After she was found, her relatives from Phoenix Street in Greets Green said that they could not understand what she was doing in the Tipton district.

She was found in the canal near Cox's Bridge, also known as Gospel Oak Bridge, in Tipton, the next morning, on 15 February 1936 at about 8.10am by two men. She was in the river just beneath the bridge partly covered by pieces of loose ice. A 16-year old boy that was also there found blood on the road over the bridge.

Her black beret and right-hand leather glove were not found. The police also noted that it was definitely established that Eliza Worton had drawn her unemployment benefit before leaving West Bromwich on the Friday night but that when she was found none of her unemployment benefit was found at the scene. The police stated that if she had fallen or had been unexpectedly pushed into the water that the coins that formed part of her unemployment pay would have become embedded in the canal mud, but that intensive dragging there had failed to recover them.

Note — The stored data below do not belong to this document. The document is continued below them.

===== src/rtl/otfc_rx.sv =====
// MSDF signed-digit stream to two's-complement on-the-fly converter.
// Define OTFC_ERR_EN to build the sticky illegal-code (err) flag.
module otfc_rx
    import otfc_pkg::*;
#(
    parameter int N     = 8,
    parameter int DELTA = 6
) (
    input  logic       clk,
    input  logic       rst,
    input  logic       start,
    input  logic       z_p,
    input  logic       z_n,
    output logic [N:0] q,
    output logic       valid,
    output logic       busy,
    output logic       err
);
    localparam int CMAX = (N > DELTA) ? N : DELTA;
    localparam int CW   = $clog2(CMAX + 1);
    localparam logic [CW-1:0] SKIP_LAST = CW'((DELTA > 0) ? DELTA - 1 : 0);
    localparam logic [CW-1:0] CONV_LAST = CW'(N - 1);
    localparam state_t        FIRST_ST  = (DELTA == 0) ? CONV : SKIP;

    state_t        state_q, state_d;
    logic [CW-1:0] cnt_q, cnt_d;
    logic [N:0]    qr_q, qr_d;
    logic [N:0]    qm_q, qm_d;
    logic [N:0]    q_q, q_d;
    logic          valid_q, valid_d;
    logic          start_acc;
    logic          pos, neg, bad;

    sd_dec u_dec (
        .z_p_i (z_p),
        .z_n_i (z_n),
        .pos_o (pos),
        .neg_o (neg),
        .bad_o (bad)
    );

    always_comb begin
        state_d   = state_q;
        cnt_d     = cnt_q;
        qr_d      = qr_q;
        qm_d      = qm_q;
        q_d       = q_q;
        valid_d   = 1'b0;
        start_acc = 1'b0;
        case (state_q)
            IDLE: start_acc = start;
            SKIP: begin
                if (cnt_q == SKIP_LAST) begin
                    state_d = CONV;
                    cnt_d   = '0;
                end else begin
                    cnt_d = cnt_q + CW'(1);
                end
            end
            CONV: begin
                // Q tracks the value, QM tracks value minus one ulp, so a -1
                // digit never needs a borrow chain.
                if (pos) begin
                    qr_d = {qr_q[N-1:0], 1'b1};
                    qm_d = {qr_q[N-1:0], 1'b0};
                end else if (neg) begin
                    qr_d = {qm_q[N-1:0], 1'b1};
                    qm_d = {qm_q[N-1:0], 1'b0};
                end else begin
                    qr_d = {qr_q[N-1:0], 1'b0};
                    qm_d = {qm_q[N-1:0], 1'b1};
                end
                if (cnt_q == CONV_LAST) begin
                    state_d = DONE;
                    cnt_d   = '0;
                    q_d     = qr_d;
                    valid_d = 1'b1;
                end else begin
                    cnt_d = cnt_q + CW'(1);
                end
            end
            DONE: begin
                state_d   = IDLE;
                start_acc = start;
            end
            default: state_d = IDLE;
        endcase
        if (start_acc) begin
            state_d = FIRST_ST;
            cnt_d   = '0;
            qr_d    = '0;
            qm_d    = '1;
        end
    end

    always_ff @(posedge clk or posedge rst) begin
        if (rst) begin
            state_q <= IDLE;
            cnt_q   <= '0;
            qr_q    <= '0;
            qm_q    <= '0;
            q_q     <= '0;
            valid_q <= 1'b0;
        end else begin
            state_q <= state_d;
            cnt_q   <= cnt_d;
            qr_q    <= qr_d;
            qm_q    <= qm_d;
            q_q     <= q_d;
            valid_q <= valid_d;
        end
    end

    assign q     = q_q;
    assign valid = valid_q;
    assign busy  = (state_q == SKIP) || (state_q == CONV);

`ifdef OTFC_ERR_EN
    logic err_q;

    always_ff @(posedge clk or posedge rst) begin
        if (rst)
            err_q <= 1'b0;
        else if (start_acc)
            err_q <= 1'b0;
        else if (state_q == CONV && bad)
            err_q <= 1'b1;
    end

    assign err = err_q;
`else
    logic unused_bad;

    assign unused_bad = bad;
    assign err        = 1'b0;
`endif
endmodule
==> src/rtl/mul_pipe.sv <==
// Unsigned 16x16 multiplier with MUL_LAT output register stages and a resettable valid chain.
module mul_pipe
    import mul_seq_pkg::*;
#(
    parameter int MUL_LAT = 2
) (
    input  logic              clk,
    input  logic              rst_n,
    input  logic              in_valid,
    input  logic [HALF_W-1:0] in_a,
    input  logic [HALF_W-1:0] in_b,
    output logic              out_valid,
    output logic [OUT_W-1:0]  out_p
);

    logic [OUT_W-1:0]   prod_q [MUL_LAT];
    logic [MUL_LAT-1:0] vld_q;

    // Data stages stay unreset so the multiply and its pipeline registers pack into one DSP.
    always_ff @(posedge clk) begin
        prod_q[0] <= OUT_W'(in_a) * OUT_W'(in_b);
        for (int i = 1; i < MUL_LAT; i++) begin
            prod_q[i] <= prod_q[i-1];
        end
    end

    always_ff @(posedge clk or negedge rst_n) begin
        if (!rst_n) begin
            vld_q <= '0;
        end else begin
            vld_q[0] <= in_valid;
            for (int i = 1; i < MUL_LAT; i++) begin
                vld_q[i] <= vld_q[i-1];
            end
        end
    end

    assign out_valid = vld_q[MUL_LAT-1];
    assign out_p     = prod_q[MUL_LAT-1];

endmodule
--- config.mk ---
export PLATFORM = sky130hd
export DESIGN_NAME = holy_axi_bus_arbiter_flat
export DESIGN_NICKNAME = d
export VERILOG_FILES = /design/src/rtl/holy_axi_bus_arbiter_if.sv /design/src/rtl/holy_axi_bus_arbiter.sv /design/src/flat_wrapper.sv
export SDC_FILE = /design/constraint.sdc
export NUM_CORES = 1
export LEC_CHECK = 0
export BUFFER_PORTS_ARGS = -buffer_cell sky130_fd_sc_hd__buf_2
export CAP_MARGIN = 20
export CORE_MARGIN = 2
export CORE_UTILIZATION = 46
export CTS_CLUSTER_SIZE = 30
export DETAILED_ROUTE_END_ITERATION = 10
export PLACE_DENSITY = 0.82
export SYNTH_ARGS = -nofsm -noshare
export SYNTH_HDL_FRONTEND = slang
export SYNTH_SLANG_ARGS = --single-unit
--- constraint.sdc ---
create_clock -name clk -period 1.75 [get_ports clk]
set_input_delay 0.175 -clock clk [delete_from_list [all_inputs] [get_ports clk]]
set_output_delay 0.175 -clock clk [all_outputs]
set_load 0.05 [all_outputs]
### src/rtl/cpu_pipe_pkg.sv
// rtl/cpu_pipe_pkg.sv - shared types and per-stage widths for the CPU pipeline registers
package cpu_pipe_pkg;

  typedef enum logic [1:0] {
    ST_EMPTY = 2'd0,
    ST_HEAD  = 2'd1,
    ST_FULL  = 2'd2
  } pipe_state_e;

  localparam int IF_ID_DATA_W  = 64;
  localparam int IF_ID_CTRL_W  = 1;
  localparam int ID_EX_DATA_W  = 128;
  localparam int ID_EX_CTRL_W  = 8;
  localparam int EX_MEM_DATA_W = 74;
  localparam int EX_MEM_CTRL_W = 5;
  localparam int MEM_WB_DATA_W = 69;
  localparam int MEM_WB_CTRL_W = 2;

  localparam int CTRL_REG_WRITE  = 0;
  localparam int CTRL_MEM_TO_REG = 1;
  localparam int CTRL_MEM_READ   = 2;
  localparam int CTRL_MEM_WRITE  = 3;
  localparam int CTRL_BRANCH     = 4;
  localparam int CTRL_JUMP       = 5;
  localparam int CTRL_ALU_SRC    = 6;

  function automatic logic [1:0] state_occ(input pipe_state_e s);
    case (s)
      ST_HEAD: return 2'd1;
      ST_FULL: return 2'd2;
      default: return 2'd0;
    endcase
  endfunction

endpackage
### config.mk
export PLATFORM = sky130hd
export DESIGN_NAME = pps_ts_framer
export DESIGN_NICKNAME = d
export VERILOG_FILES = /design/src/rtl/pps_ts_framer.sv
export SDC_FILE = /design/constraint.sdc
export NUM_CORES = 1
export LEC_CHECK = 0
export CAP_MARGIN = 20
export CELL_PAD_IN_SITES_DETAIL_PLACEMENT = 1
export CELL_PAD_IN_SITES_GLOBAL_PLACEMENT = 1
export CORE_UTILIZATION = 39
export CTS_CLUSTER_DIAMETER = 120
export DETAILED_ROUTE_END_ITERATION = 7
export GPL_TIMING_DRIVEN = 0
export PLACE_DENSITY = 0.83
export SYNTH_ARGS = -nofsm -noshare
export SYNTH_HDL_FRONTEND = slang
export SYNTH_SLANG_ARGS = --single-unit
### constraint.sdc
create_clock -name i_clk -period 3.3 [get_ports i_clk]
set_clock_uncertainty 0.2 [all_clocks]
set_input_delay 0.66 -clock i_clk [delete_from_list [all_inputs] [get_ports i_clk]]
set_output_delay 0.66 -clock i_clk [all_outputs]
set_load 0.005 [all_outputs]
### src/rtl/pps_ts_framer.sv
// Frames PPS timestamp packets as TAG, SEQ, TS_BYTES payload (padded/truncated), optional checksum (`PPS_TS_FRAMER_CHK_EN).
// Latency: TAG is presented one cycle after upstream valid is seen in IDLE; single registered output stage.
// Backpressure: output holds data/last until accepted; upstream ready only while taking payload or discarding excess.
module pps_ts_framer #(
    parameter int unsigned TS_BYTES = 4,
    parameter logic [7:0]  TAG      = 8'hA5
) (
    input  logic       i_clk,
    input  logic       i_rst,
    input  logic [7:0] i_s_axis_tdata,
    input  logic       i_s_axis_tkeep,
    input  logic       i_s_axis_tvalid,
    output logic       o_s_axis_tready,
    input  logic       i_s_axis_tlast,
    output logic [7:0] o_m_axis_tdata,
    output logic       o_m_axis_tvalid,
    input  logic       i_m_axis_tready,
    output logic       o_m_axis_tlast,
    output logic       o_err_short,
    output logic       o_err_long,
    output logic       o_busy
);
    localparam int unsigned    CW       = $clog2(TS_BYTES + 1);
    localparam logic [CW-1:0]  LAST_CNT = CW'(TS_BYTES - 1);

    typedef enum logic [2:0] {
        S_IDLE, S_SEQ, S_PAY, S_PAD, S_DISC, S_CHK, S_DONE
    } state_t;

    state_t        state_q, state_d;
    logic [7:0]    seq_q, seq_d;
    logic [CW-1:0] cnt_q, cnt_d;
    logic          m_vld_q, m_vld_d;
    logic [7:0]    m_dat_q, m_dat_d;
    logic          m_last_q, m_last_d;
    logic          err_short_q, err_short_d;
    logic          err_long_q, err_long_d;
    logic          s_rdy;
    logic          slot_free;
`ifdef PPS_TS_FRAMER_CHK_EN
    logic [7:0]    sum_q, sum_d;
`endif

    assign slot_free = !m_vld_q || i_m_axis_tready;

    always_comb begin
        state_d     = state_q;
        seq_d       = seq_q;
        cnt_d       = cnt_q;
        m_vld_d     = m_vld_q && !i_m_axis_tready;
        m_dat_d     = m_dat_q;
        m_last_d    = m_last_q;
        err_short_d = 1'b0;
        err_long_d  = 1'b0;
        s_rdy       = 1'b0;
`ifdef PPS_TS_FRAMER_CHK_EN
        sum_d       = sum_q;
`endif
        case (state_q)
            S_IDLE: begin
                if (i_s_axis_tvalid && slot_free) begin
                    m_vld_d  = 1'b1;
                    m_dat_d  = TAG;
                    m_last_d = 1'b0;
                    state_d  = S_SEQ;
                end
            end
            S_SEQ: begin
                if (slot_free) begin
                    m_vld_d  = 1'b1;
                    m_dat_d  = seq_q;
                    m_last_d = 1'b0;
                    cnt_d    = '0;
`ifdef PPS_TS_FRAMER_CHK_EN
                    sum_d    = seq_q;
`endif
                    state_d  = S_PAY;
                end
            end
            S_PAY: begin
                s_rdy = slot_free;
                if (i_s_axis_tvalid && slot_free) begin
                    if (i_s_axis_tkeep) begin
                        m_vld_d  = 1'b1;
                        m_dat_d  = i_s_axis_tdata;
                        m_last_d = 1'b0;
                        cnt_d    = cnt_q + CW'(1);
`ifdef PPS_TS_FRAMER_CHK_EN
                        sum_d    = sum_q + i_s_axis_tdata;
`endif
                        if (cnt_q == LAST_CNT) begin
`ifdef PPS_TS_FRAMER_CHK_EN
                            state_d  = i_s_axis_tlast ? S_CHK : S_DISC;
`else
                            m_last_d = 1'b1;
                            state_d  = i_s_axis_tlast ? S_DONE : S_DISC;
`endif
                            err_long_d = !i_s_axis_tlast;
                        end else if (i_s_axis_tlast) begin
                            err_short_d = 1'b1;
                            state_d     = S_PAD;
                        end
                    end else if (i_s_axis_tlast) begin
                        err_short_d = 1'b1;
                        state_d     = S_PAD;
                    end
                end
            end
            S_PAD: begin
                if (slot_free) begin
                    m_vld_d  = 1'b1;
                    m_dat_d  = 8'h00;
                    m_last_d = 1'b0;
                    cnt_d    = cnt_q + CW'(1);
                    if (cnt_q == LAST_CNT) begin
`ifdef PPS_TS_FRAMER_CHK_EN
                        state_d  = S_CHK;
`else
                        m_last_d = 1'b1;
                        state_d  = S_DONE;
`endif
                    end
                end
            end
            S_DISC: begin
                // Excess beats are swallowed; the frame tail is emitted only after the packet ends.
                s_rdy = 1'b1;
                if (i_s_axis_tvalid && i_s_axis_tlast) begin
`ifdef PPS_TS_FRAMER_CHK_EN
                    state_d = S_CHK;
`else
                    state_d = S_DONE;
`endif
                end
            end
`ifdef PPS_TS_FRAMER_CHK_EN
            S_CHK: begin
                if (slot_free) begin
                    m_vld_d  = 1'b1;
                    m_dat_d  = sum_q;
                    m_last_d = 1'b1;
                    state_d  = S_DONE;
                end
            end
`endif
            S_DONE: begin
                // Last byte may already have drained while discarding, so an empty slot also completes.
                if (slot_free) begin
                    seq_d   = seq_q + 8'd1;
                    state_d = S_IDLE;
                end
            end
            default: state_d = S_IDLE;
        endcase
    end

    always_ff @(posedge i_clk) begin
        if (i_rst) begin
            state_q     <= S_IDLE;
            seq_q       <= 8'h00;
            cnt_q       <= '0;
            m_vld_q     <= 1'b0;
            m_dat_q     <= 8'h00;
            m_last_q    <= 1'b0;
            err_short_q <= 1'b0;
            err_long_q  <= 1'b0;
`ifdef PPS_TS_FRAMER_CHK_EN
            sum_q       <= 8'h00;
`endif
        end else begin
            state_q     <= state_d;
            seq_q       <= seq_d;
            cnt_q       <= cnt_d;
            m_vld_q     <= m_vld_d;
            m_dat_q     <= m_dat_d;
            m_last_q    <= m_last_d;
            err_short_q <= err_short_d;
            err_long_q  <= err_long_d;
`ifdef PPS_TS_FRAMER_CHK_EN
            sum_q       <= sum_d;
`endif
        end
    end

    assign o_s_axis_tready = s_rdy;
    assign o_m_axis_tdata  = m_dat_q;
    assign o_m_axis_tvalid = m_vld_q;
    assign o_m_axis_tlast  = m_last_q;
    assign o_err_short     = err_short_q;
    assign o_err_long      = err_long_q;
    assign o_busy          = (state_q != S_IDLE) || m_vld_q;
endmodule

Eliza Worton had wounds about the scalp with evidence that she had been in an upright position after the wounds had been inflicted. It was said that her head wounds had probably been caused by a blunt instrument.

Her death was stated as having been due to drowning, accelerated by her injuries and submersion in icy-cold water. However, the pathologist said that there was considerable difficulty in determining whether she had received her injuries before or after she had gone into the water. Her post-mortem was carried out by four doctors.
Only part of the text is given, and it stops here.